In terms of day-to-day influence, this peculiar faction is not designing the administration’s rates and policies. Navarro’s contrived reciprocity formula—dressed up in Greek letters and misrepresented citations from economics journals—is a beacon of numeracy when compared to the arguments of the neo-mercantilists. The neo-mercantilists have, however, supplied Trump with an alternative epistemic framework with which to justify dismissal of the overwhelming majority of professional economists opposed to the president’s tariff policies.

Income Tax Replacers

Elsewhere in the administration, another faction of Trump’s “tariff men” has enlisted a different historical argument to their cause. They note that prior to the adoption of the federal income tax in 1913, tariffs provided the lion’s share of federal tax revenue. To tax replacers, tariffs represent an untapped revenue source that will eventually allow for the abolition of the Internal Revenue Service and the restoration of this 19th-century tax system. Commerce secretary Howard Lutnick has emerged as a leading proponent of the tax-swap argument (although he adopts arguments from the other camps as well), and Trump has made use of the same rhetoric. The president’s inaugural address proposed replacing the IRS with an “External Revenue Service,” which signals that he shares this view, as does Lutnick’s more recent proposal to eliminate income taxes for those making under US$150,000.

There are several problems with the income-tax swap argument. Although tariffs did at one time fund the federal government, this system also reflected 19th-century levels of federal expenditure. When translated to the present day, the mathematics of a tariff swap simply do not add up. Federal income taxes currently raise about US$2.5 trillion dollars a year, whereas the total value of imported goods is about US$3 trillion. That implies we would need a national tariff of 83 percent on all imports to make up the difference, and only under the unrealistic assumption that trade volume would not diminish because of the tax penalty.

Here we find the second problem with the tax-swap strategy. To raise any revenue from tariffs, imported goods must physically cross the border so that a tax is collected. This puts the tax replacers at direct odds with the classical protectionist and neo-mercantilist camps, which aim to obstruct importation and redirect consumption towards domestic firms at higher prices. In simpler terms, tariffs can be used for maximising revenue or for heavy protection but not both. Nineteenth-century politicians understood this tradeoff, and accordingly held specific tariff rates below their protectionist optimum to ensure a sufficient revenue yield from imports. Today’s income-tax replacers do not appear to have absorbed this historical lesson, leaving Lutnick in a state of perpetual vacillation between the antithetical goals of delivering protection to industries and a revenue replacement for the income tax at the same time.

Negotiating Bluffers

A fourth faction within the administration appears to view tariffs as a negotiating tool for achieving strategic objectives in the international arena. By using tariffs to threaten allies and adversaries alike, Trump aims to coax both into an array of policy reforms in exchange for rescinding those threats: immigration and drug enforcement at the northern and southern borders, increased expenditures on NATO and other military obligations, and removal of tariff and tax barriers employed against the United States in exchange for “reciprocity.” Tariffs are even being used to lean on countries that trade with hostile regimes like Venezuela. By implication, if other countries accede to tariff threats by changing their policies, they can escape the punitive threat of a 25 percent levy on their imports into the United States. And if they agree to reciprocal reductions in existing tariffs, the United States may even reward them with preferential trading-partner status.

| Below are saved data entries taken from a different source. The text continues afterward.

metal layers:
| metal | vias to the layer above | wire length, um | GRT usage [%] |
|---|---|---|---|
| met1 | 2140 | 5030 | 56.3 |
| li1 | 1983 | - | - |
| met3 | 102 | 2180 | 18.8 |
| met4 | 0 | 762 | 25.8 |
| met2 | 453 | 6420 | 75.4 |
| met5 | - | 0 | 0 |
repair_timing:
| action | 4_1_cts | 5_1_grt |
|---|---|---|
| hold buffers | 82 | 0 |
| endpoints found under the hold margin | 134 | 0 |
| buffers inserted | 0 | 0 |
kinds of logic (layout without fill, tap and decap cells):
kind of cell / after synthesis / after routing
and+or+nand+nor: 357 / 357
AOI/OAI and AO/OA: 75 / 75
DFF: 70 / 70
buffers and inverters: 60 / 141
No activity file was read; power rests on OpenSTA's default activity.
File: src/rtl/decode_pkg.sv
// Shared types and constants for the MIPS decode stage: field widths, format
// encoding, opcode constants and the fixed-width part of the decoded bundle.
package decode_pkg;

  localparam int unsigned INSTR_W = 32;
  localparam int unsigned OP_W    = 6;
  localparam int unsigned REG_W   = 5;
  localparam int unsigned FUNC_W  = 6;
  localparam int unsigned IMM_W   = 16;
  localparam int unsigned FMT_W   = 2;

  typedef enum logic [FMT_W-1:0] {
    FMT_R = 2'd0,
    FMT_J = 2'd1,
    FMT_I = 2'd2
  } fmt_e;

  localparam logic [OP_W-1:0]  OP_RTYPE = 6'h00;
  localparam logic [OP_W-1:0]  OP_J     = 6'h02;
  localparam logic [OP_W-1:0]  OP_JAL   = 6'h03;
  localparam logic [REG_W-1:0] REG_RA   = 5'd31;

  // XLEN-independent fields; the stage wraps this with its XLEN-wide payload
  typedef struct packed {
    logic [OP_W-1:0]   opcode;
    logic [REG_W-1:0]  rs;
    logic [REG_W-1:0]  rt;
    logic [REG_W-1:0]  rd;
    logic [REG_W-1:0]  shmt;
    logic [FUNC_W-1:0] func;
    fmt_e              fmt;
    logic [REG_W-1:0]  dst;
  } dec_fields_t;

  function automatic fmt_e classify(input logic [OP_W-1:0] op);
    if (op == OP_RTYPE) return FMT_R;
    if (op == OP_J || op == OP_JAL) return FMT_J;
    return FMT_I;
  endfunction

endpackage

File: src/rtl/decode_fields.sv
// Combinational MIPS field split: classification, destination register,
// immediate extension and absolute jump target at XLEN width.
module decode_fields
  import decode_pkg::*;
#(
  parameter int unsigned XLEN = 32
) (
  input  logic [INSTR_W-1:0] instr_i,
  input  logic [XLEN-1:0]    pc_i,
  output dec_fields_t        fields_c_o,
  output logic [XLEN-1:0]    imm_sext_c_o,
  output logic [XLEN-1:0]    imm_zext_c_o,
  output logic [XLEN-1:0]    jtarget_c_o
);

  logic [IMM_W-1:0] imm;
  logic [XLEN-1:0]  pc4;
  logic             unused_pc4_lo;

  always_comb begin
    fields_c_o        = '0;
    fields_c_o.opcode = instr_i[31:26];
    fields_c_o.rs     = instr_i[25:21];
    fields_c_o.rt     = instr_i[20:16];
    fields_c_o.rd     = instr_i[15:11];
    fields_c_o.shmt   = instr_i[10:6];
    fields_c_o.func   = instr_i[5:0];
    fields_c_o.fmt    = classify(instr_i[31:26]);
    fields_c_o.dst    = instr_i[20:16];
    case (instr_i[31:26])
      OP_RTYPE: fields_c_o.dst = instr_i[15:11];
      OP_JAL:   fields_c_o.dst = REG_RA;
      OP_J:     fields_c_o.dst = '0;
      default:  fields_c_o.dst = instr_i[20:16];
    endcase
  end

  assign imm          = instr_i[15:0];
  assign imm_sext_c_o = {{(XLEN-IMM_W){imm[IMM_W-1]}}, imm};
  assign imm_zext_c_o = {{(XLEN-IMM_W){1'b0}}, imm};

  // Jump region comes from the wrapped PC+4; its low bits are replaced
  assign pc4           = pc_i + XLEN'(4);
  assign jtarget_c_o   = {pc4[XLEN-1:28], instr_i[25:0], 2'b00};
  assign unused_pc4_lo = ^pc4[27:0];

endmodule

File: src/rtl/decode_stage.sv
// Registered MIPS decode stage with valid/ready handshake and flush.
// Define DECODE_SKID_EN for a one-entry skid buffer and a registered in_ready.
module decode_stage
  import decode_pkg::*;
#(
  parameter int unsigned     XLEN     = 32,
  parameter logic [XLEN-1:0] RESET_PC = '0
) (
  input  logic               clk,
  input  logic               rst_n,
  input  logic               flush,
  input  logic               in_valid,
  output logic               in_ready,
  input  logic [INSTR_W-1:0] in_instr,
  input  logic [XLEN-1:0]    in_pc,
  output logic               out_valid,
  input  logic               out_ready,
  output logic [OP_W-1:0]    out_opcode,
  output logic [REG_W-1:0]   out_rs,
  output logic [REG_W-1:0]   out_rt,
  output logic [REG_W-1:0]   out_rd,
  output logic [REG_W-1:0]   out_shmt,
  output logic [FUNC_W-1:0]  out_func,
  output logic [XLEN-1:0]    out_imm_sext,
  output logic [XLEN-1:0]    out_imm_zext,
  output logic [XLEN-1:0]    out_jtarget,
  output logic [FMT_W-1:0]   out_fmt,
  output logic [REG_W-1:0]   out_dst,
  output logic [XLEN-1:0]    out_pc
);

  typedef struct packed {
    dec_fields_t     f;
    logic [XLEN-1:0] imm_sext;
    logic [XLEN-1:0] imm_zext;
    logic [XLEN-1:0] jtarget;
    logic [XLEN-1:0] pc;
  } bundle_t;

  typedef enum logic {S_EMPTY = 1'b0, S_FULL = 1'b1} state_e;

  state_e          state_q, state_d;
  bundle_t         in_bundle, out_q, out_d;
  dec_fields_t     fields_c;
  logic [XLEN-1:0] imm_sext_c, imm_zext_c, jtarget_c;
  logic            accept, xfer, load_out;

  decode_fields #(.XLEN(XLEN)) u_fields (
    .instr_i      (in_instr),
    .pc_i         (in_pc),
    .fields_c_o   (fields_c),
    .imm_sext_c_o (imm_sext_c),
    .imm_zext_c_o (imm_zext_c),
    .jtarget_c_o  (jtarget_c)
  );

  assign in_bundle = '{f: fields_c, imm_sext: imm_sext_c, imm_zext: imm_zext_c,
                       jtarget: jtarget_c, pc: in_pc};

`ifdef DECODE_SKID_EN
  logic    skid_valid_q, skid_valid_d, load_skid;
  bundle_t skid_q;
  assign in_ready = !skid_valid_q;
`else
  assign in_ready = (state_q == S_EMPTY) || out_ready;
`endif

  assign accept    = in_valid && in_ready;
  assign xfer      = (state_q == S_FULL) && out_ready;
  assign out_valid = (state_q == S_FULL);

  // Next state and load selects; skid drains into the output before new input
  always_comb begin
    state_d  = state_q;
    load_out = 1'b0;
    out_d    = in_bundle;
`ifdef DECODE_SKID_EN
    skid_valid_d = skid_valid_q;
    load_skid    = 1'b0;
`endif
    if (flush) begin
      state_d = S_EMPTY;
`ifdef DECODE_SKID_EN
      skid_valid_d = 1'b0;
`endif
    end else begin
      case (state_q)
        S_EMPTY: begin
          if (accept) begin
            load_out = 1'b1;
            state_d  = S_FULL;
          end
        end
        S_FULL: begin
`ifdef DECODE_SKID_EN
          if (!xfer) begin
            if (accept) begin
              load_skid    = 1'b1;
              skid_valid_d = 1'b1;
            end
          end else if (skid_valid_q) begin
            load_out     = 1'b1;
            out_d        = skid_q;
            load_skid    = accept;
            skid_valid_d = accept;
          end else if (accept) begin
            load_out = 1'b1;
          end else begin
            state_d = S_EMPTY;
          end
`else
          if (xfer) begin
            if (accept) load_out = 1'b1;
            else        state_d  = S_EMPTY;
          end
`endif
        end
        default: state_d = S_EMPTY;
      endcase
    end
  end

  always_ff @(posedge clk or negedge rst_n) begin
    if (!rst_n) begin
      state_q <= S_EMPTY;
      out_q   <= '{f: '0, imm_sext: '0, imm_zext: '0, jtarget: '0, pc: RESET_PC};
    end else begin
      state_q <= state_d;
      if (load_out) out_q <= out_d;
    end
  end

`ifdef DECODE_SKID_EN
  always_ff @(posedge clk or negedge rst_n) begin
    if (!rst_n) begin
      skid_valid_q <= 1'b0;
      skid_q       <= '0;
    end else begin
      skid_valid_q <= skid_valid_d;
      if (load_skid) skid_q <= in_bundle;
    end
  end
`endif

  assign out_opcode   = out_q.f.opcode;
  assign out_rs       = out_q.f.rs;
  assign out_rt       = out_q.f.rt;
  assign out_rd       = out_q.f.rd;
  assign out_shmt     = out_q.f.shmt;
  assign out_func     = out_q.f.func;
  assign out_fmt      = out_q.f.fmt;
  assign out_dst      = out_q.f.dst;
  assign out_imm_sext = out_q.imm_sext;
  assign out_imm_zext = out_q.imm_zext;
  assign out_jtarget  = out_q.jtarget;
  assign out_pc       = out_q.pc;

endmodule

File: config.mk
export PLATFORM = sky130hd
export DESIGN_NAME = decode_stage
export DESIGN_NICKNAME = d
export VERILOG_FILES = /design/src/rtl/decode_pkg.sv /design/src/rtl/decode_fields.sv /design/src/rtl/decode_stage.sv
export SDC_FILE = /design/constraint.sdc
export NUM_CORES = 1
export LEC_CHECK = 0
export CORE_UTILIZATION = 34
export CTS_CLUSTER_DIAMETER = 120
export DETAILED_ROUTE_END_ITERATION = 10
export HOLD_SLACK_MARGIN = 0.08
export SYNTH_ARGS = -nofsm -noshare
export SYNTH_HDL_FRONTEND = slang
export SYNTH_HIERARCHICAL = 1
export SYNTH_SLANG_ARGS = --single-unit
File: constraint.sdc
create_clock -name clk -period 1.5 [get_ports clk]
set_input_delay 0.15 -clock clk [delete_from_list [all_inputs] [get_ports clk]]
set_output_delay 0.15 -clock clk [all_outputs]
set_load 0.005 [all_outputs]
==> metrics.md <==
| Metric | Value |
|---|---|
| Distinct cell type count after synthesis | 21 |
| Register bit total from synthesis | 168 |
| Arrival @ worst endpoint | 1930 ps |
| DRT iter0 DRCs | 100 |
| Rows | 53 |
| Clk sinks | 168 |
| Clk buf depth | 2 |
| Worst Setup Slack, final | -131 ps |
| Worst-path maximum fanout | 22 |
| Cell internal pwr | 0.00988 W |
| Critical Path Start Type | flop |
| DRT Pass-1 Iters | 4 |
| Total chip power | 0.0132 W |
| Seq/Total Area, Yosys | 56.3% |
| Final Net Count | 755 |
| Endpoints failing hold | 0 |
| Net switching power of the design | 0.00332 W |
| Proportion of layout cells with a drive suffix above 1 | 24.9% |
| Number of fill cells | 1,844 |
| WS Path Type | flop to flop |
| Switch share | 25.2% |
| Comb pwr share | 24.6% |
| CTS H-tree lvls | 4 |
| GP Congestion | 0.731 |
| CTS clk-pin slew, worst paths | 70 ps |
| Leading cell type in the layout, fill and taps excluded | clkdlybuf4s50_1 |
| Area of the multi-input gates | 0.00251 mm² |
| Finished Core Util | 49.2% |
| Hold Path Class | input pin to asynchronous set/reset pin |
| Clock Skew | 9.12 ps |
| Mapped Area | 0.00746 mm² |
| DP Worst Slack | -406 ps |
| Pin count of the biggest net entering global routing | 52 |
| Initial Util | a little over a third |
| Register Area | 0.00420 mm² |
| Antenna cells | 0 |
| Initial antenna violation count | 0 |
| Max-slew violations | 0 |
| WL final | around 17,000 µm |
| Failing checks | negative setup slack |
| P_leak | 4.71 nW |
| Final hold slack | 180 ps |
| Syn_area_per_cell | 14.3 µm² |
| Cell Pwr Density | 1260 mW/mm² |
| Vias in the first global route | 4,652 |
| Die X | 150 µm |
| CTS tree | built |
| Dpl hpwl | approximately 12,000 µm |
| Worst EP required | 1800 ps |
| Final Cycle Share | 109% |
| Post-synthesis cell count | between 500 and 600 |
| Gr ovfl total | 0 |
| CTS Root Cell | clkbuf_16 |
| DIE HEIGHT | 150 µm |
| First-pass GRT wire length | 25,200 µm |
| Core box area | 0.0213 mm² |
| Layout overhead on the synthesized area | 40.5% |
| Shortest period the worst path allows | ~1600 ps |
| Fmax | approximately 600 MHz |
| Final setup violation count | between 150 and 200 |
| CP Capture Type | flop |
| Die area | 0.0225 mm² |
| Per-cell routed wire length | roughly 18 µm |
| Via count | roughly 4,300 |
| Peak VDD IR | a little over 0.7 mV |
| Number of max-cap violations | 0 |
| RSZ-0062 raised after global routing | yes |
| Status | complete, but fails checks |
| ANT nets after route | 0 |
| Tot GR Track Use | between 10% and 20% |
| Remaining DRCs | 0 |
| CTS buffer count | 17 |
| Clk_lat worst skew | 420 ps |
| IO buf count | 237 |
| Reg power frac | a little over two fifths |
| Vias/cell | roughly 4.5 |
| # IOs | 238 |
| Clock power share | roughly a third |
| Commonest cells after routing, fill and taps aside | clkdlybuf4s50_1 (202), dfrtp_1 (168), mux2_4 (81) |
| Warning count from the yosys run | 6 |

National Economic Council director Kevin Hassett has emerged as one of the main spokespersons for tariff reciprocity, and a number of Trump’s own statements and policy reversals have implied this carrot-and-stick approach. To his credit, Hassett appears to be the only senior official who regularly exhibits some scepticism about ideological protectionism. In recent weeks, he has argued that the White House is seeking a freer trading system in the long run, with tariffs serving as an inducement for foreign countries to remove unfair barriers against the United States.

There are two problems with this approach. First, the United States’ tariff rates and non-tariff barriers are already on the higher end when compared to other developed economies. The United Kingdom, Australia, Canada, and the European Union all ranked higher than the United States on most indexes of trade liberalisation before Trump took office. True reciprocal negotiation would therefore require the United States to lower its own tariffs and trade barriers to match those of its major trading partners.

Second, while successful reciprocal reduction achieved through negotiating bluffs would be the least harmful economic outcome of the current tariff war, for the negotiating strategy to work, the tariff threat must be a credible bluff. Trump’s strategy is essentially to create an international game of chicken in the hope that other countries blink and accede to his demands. If they don’t, the world is trapped in a race to the bottom and spiralling retaliatory measures, just as the US is currently experiencing with Canada. And once the bluff has been successfully used, it is no longer effective as a tactic. The see-saw effect of tariff-policy reversals also undermines the White House’s negotiating position by creating a moving target of reciprocal objectives and degrading trust in the United States’ willingness to honour its word on a previous settlement.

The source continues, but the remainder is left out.